A recurrent problem with verification is the confirmation that the climber reached the true peak of the eight-thousander. Eight-thousanders present unique problems in this regard as they are so infrequently summited, their summits have not yet been exhaustively surveyed, and summiting climbers are often suffering the extreme altitude and weather effects of being in the death zone.

Cho Oyu for example, is a recurrent problem eight-thousander as its true peak is a small hump about a thirty minutes walk into the large flat summit plateau that lies in the death zone. The true peak is often obscured in very poor weather, and this led to the disputed ascent (per the table above) of British climber, Alan Hinkes (who has refused to re-climb the peak).

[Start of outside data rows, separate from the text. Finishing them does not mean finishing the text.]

Context: an optimization exercise on an open-source flow, tuned for small area, a short achievable clock period and few clock cycles per item. The choices shown serve that exercise and are no tape-out recipe.
The RTL was checked by simulation tests, not by an equivalence proof against the original design.

--- flow/config.mk ---
export PLATFORM = sky130hd
export DESIGN_NAME = pearson_correlation
export DESIGN_NICKNAME = pearson_correlation
export VERILOG_FILES = /design/flow/design.v
export SDC_FILE = /design/flow/constraint.sdc
export NUM_CORES = 4
export LEC_CHECK = 0
export CAP_MARGIN = 20
export CORE_MARGIN = 2
export CORE_UTILIZATION = 55
export SETUP_SLACK_MARGIN = 3.5
export SLEW_MARGIN = 20
--- flow/constraint.sdc ---
create_clock -name core_clock -period 12.0 [get_ports {i_clk}]
set_input_delay 2.4000 -clock core_clock [delete_from_list [all_inputs] [get_ports {i_clk}]]
set_output_delay 2.4000 -clock core_clock [all_outputs]
set_load 0.01 [all_outputs]
--- flow/design.v ---
package pc_pkg;
    localparam int X_W    = 16;
    localparam int P_W    = 2 * X_W;
    localparam int CORR_W = 32;
    localparam int FRAC_W = 30;
    localparam int QS_W   = FRAC_W + 2;
    localparam int CH_W   = 16;
    localparam int ITEM_DEPTH  = 2;
    localparam int RES_DEPTH   = 2;
    localparam int MAX_LEN_DEF = 32;
    typedef struct packed {
        logic [X_W-1:0] x;
        logic [X_W-1:0] y;
        logic [P_W-1:0] xx;
        logic [P_W-1:0] yy;
        logic [P_W-1:0] xy;
        logic           last;
    } t_item;
    localparam int ITEM_W = 2 * X_W + 3 * P_W + 1;
    localparam int RES_W  = CORR_W + 1;
    typedef struct packed {
        logic signed [CORR_W-1:0] correlation;
        logic                     degenerate;
    } t_result;
endpackage
module pc_unit (
    input  logic        i_clk,
    input  logic        i_rst_n,
    input  logic        i_take,      
    input  logic [79:0] i_m,
    input  logic [79:0] i_p,
    input  logic        i_sgn,
    input  logic        i_deg,
    output logic        o_free,
    output logic        o_rv,        
    input  logic        i_done,      
    output logic [31:0] o_q,
    output logic        o_sgn,
    output logic        o_deg
);
    logic        r_dv;
    logic [4:0]  r_dc;
    logic [80:0] r_ys, r_yc;
    logic        r_yi;
    logic [79:0] r_dp;
    logic        r_ds, r_dd;
    logic [80:0] w_ys [3];
    logic [80:0] w_yc [3];
    logic        w_yi [3];
    logic [80:0] w_tt [2];
    logic [80:0] w_pm [2];
    logic [80:0] w_s2 [2];
    logic [80:0] w_c2 [2];
    logic [1:0]  w_qb;
    always_comb begin
        w_ys[0] = r_ys;
        w_yc[0] = r_yc;
        w_yi[0] = r_yi;
        for (int k = 0; k < 2; k++) begin
            w_tt[k] = w_ys[k] + w_yc[k] + 81'(w_yi[k]);
            w_qb[1 - k] = !w_tt[k][80];
            w_pm[k] = w_tt[k][80] ? {1'b0, r_dp} : ~{1'b0, r_dp};
            w_s2[k] = w_ys[k] << 1;
            w_c2[k] = w_yc[k] << 1;
            w_ys[k + 1] = w_s2[k] ^ w_c2[k] ^ w_pm[k];
            w_yc[k + 1] = {((w_s2[k][79:1] & w_c2[k][79:1]) | (w_s2[k][79:1] & w_pm[k][79:1]) |
                            (w_c2[k][79:1] & w_pm[k][79:1])), w_yi[k], !w_tt[k][80]};
            w_yi[k + 1] = 1'b0;
        end
    end
    logic       r_bv, r_bf, r_bl;
    logic [1:0] r_bq;
    logic       r_lag;
    logic       r_rv;
    assign o_free = !r_dv && !r_bv && !r_rv;
    always_ff @(posedge i_clk) begin
        if (!i_rst_n) begin
            r_dv <= 1'b0;
            r_dc <= 5'd0;
            r_bv <= 1'b0;
        end else begin
            if (i_take) begin
                r_dv <= 1'b1;
                r_dc <= 5'd0;
            end else if (r_dv) begin
                r_dc <= r_dc + 5'd1;
                if (r_dc == 5'd31) r_dv <= 1'b0;
            end
            r_bv <= r_dv;
        end
    end
    always_ff @(posedge i_clk) begin
        r_ys <= i_take ? {1'b0, i_m} : w_ys[2];
        r_yc <= i_take ? ~{1'b0, i_p} : w_yc[2];
        r_yi <= i_take;
        if (i_take) begin
            r_dp <= i_p;
            r_ds <= i_sgn;
            r_dd <= i_deg;
        end
        r_bq  <= w_qb;
        r_bf  <= (r_dc == 5'd0);
        r_bl  <= (r_dc == 5'd31);
        r_lag <= r_bq[0];
    end
    logic [34:0] r_rr;
    logic [31:0] r_rq;
    logic        r_rs, r_rd;
    logic [34:0] w_rem, w_rr;
    logic [31:0] w_rt;
    logic [35:0] w_rd;
    assign w_rem = r_bf ? 35'd0 : r_rr;
    assign w_rt  = r_bf ? 32'd0 : r_rq;
    assign w_rr  = {w_rem[32:0], r_bf ? 1'b0 : r_lag, r_bq[1]};
    assign w_rd  = {1'b0, w_rr} - {3'b0, w_rt, 2'b01};
    always_ff @(posedge i_clk) begin
        if (!i_rst_n) begin
            r_rv <= 1'b0;
        end else if (r_bv && r_bl) begin
            r_rv <= 1'b1;
        end else if (i_done) begin
            r_rv <= 1'b0;
        end
        if (r_bv) begin
            r_rr <= w_rd[35] ? w_rr : w_rd[34:0];
            r_rq <= {w_rt[30:0], !w_rd[35]};
            if (r_bf) begin
                r_rs <= r_ds;
                r_rd <= r_dd;
            end
        end
    end
    assign o_rv  = r_rv;
    assign o_q   = r_rq;
    assign o_sgn = r_rs;
    assign o_deg = r_rd;
endmodule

Shishapangma is another problem peak because of its dual summits, which despite being close in height, are up to two hours climbing time apart and require the crossing of an exposed and dangerous snow ridge. When Hawley judged that Ed Viesturs had not reached the true summit of Shishapangma (which she deduced from his summit photos and interviews), he then re-climbed the mountain to definitively establish his ascent.

In a May 2021 interview with the New York Times, Jurgalski pointed out further issues with false summits on Annapurna I (a long ridge with multiple summits), Dhaulagiri (misleading false summit metal pole), and Manaslu (additional sharp and dangerous ridge to the true summit, like Shishapangma), noting that of the existing 44 accepted claims (as per the table earlier), at least 7 had serious question marks (these were in addition to the table of disputed ascents), and even noting that "It is possible that no one has ever been on the true summit of all 14 of the 8,000-meter peaks". In June 2021, Australian climber Damien Gildea wrote an article in the American Alpine Journal on the work that Jurgalski and a team of international experts were doing in this area, including publishing detailed surveys of the problem summits using data from the German Aerospace Center.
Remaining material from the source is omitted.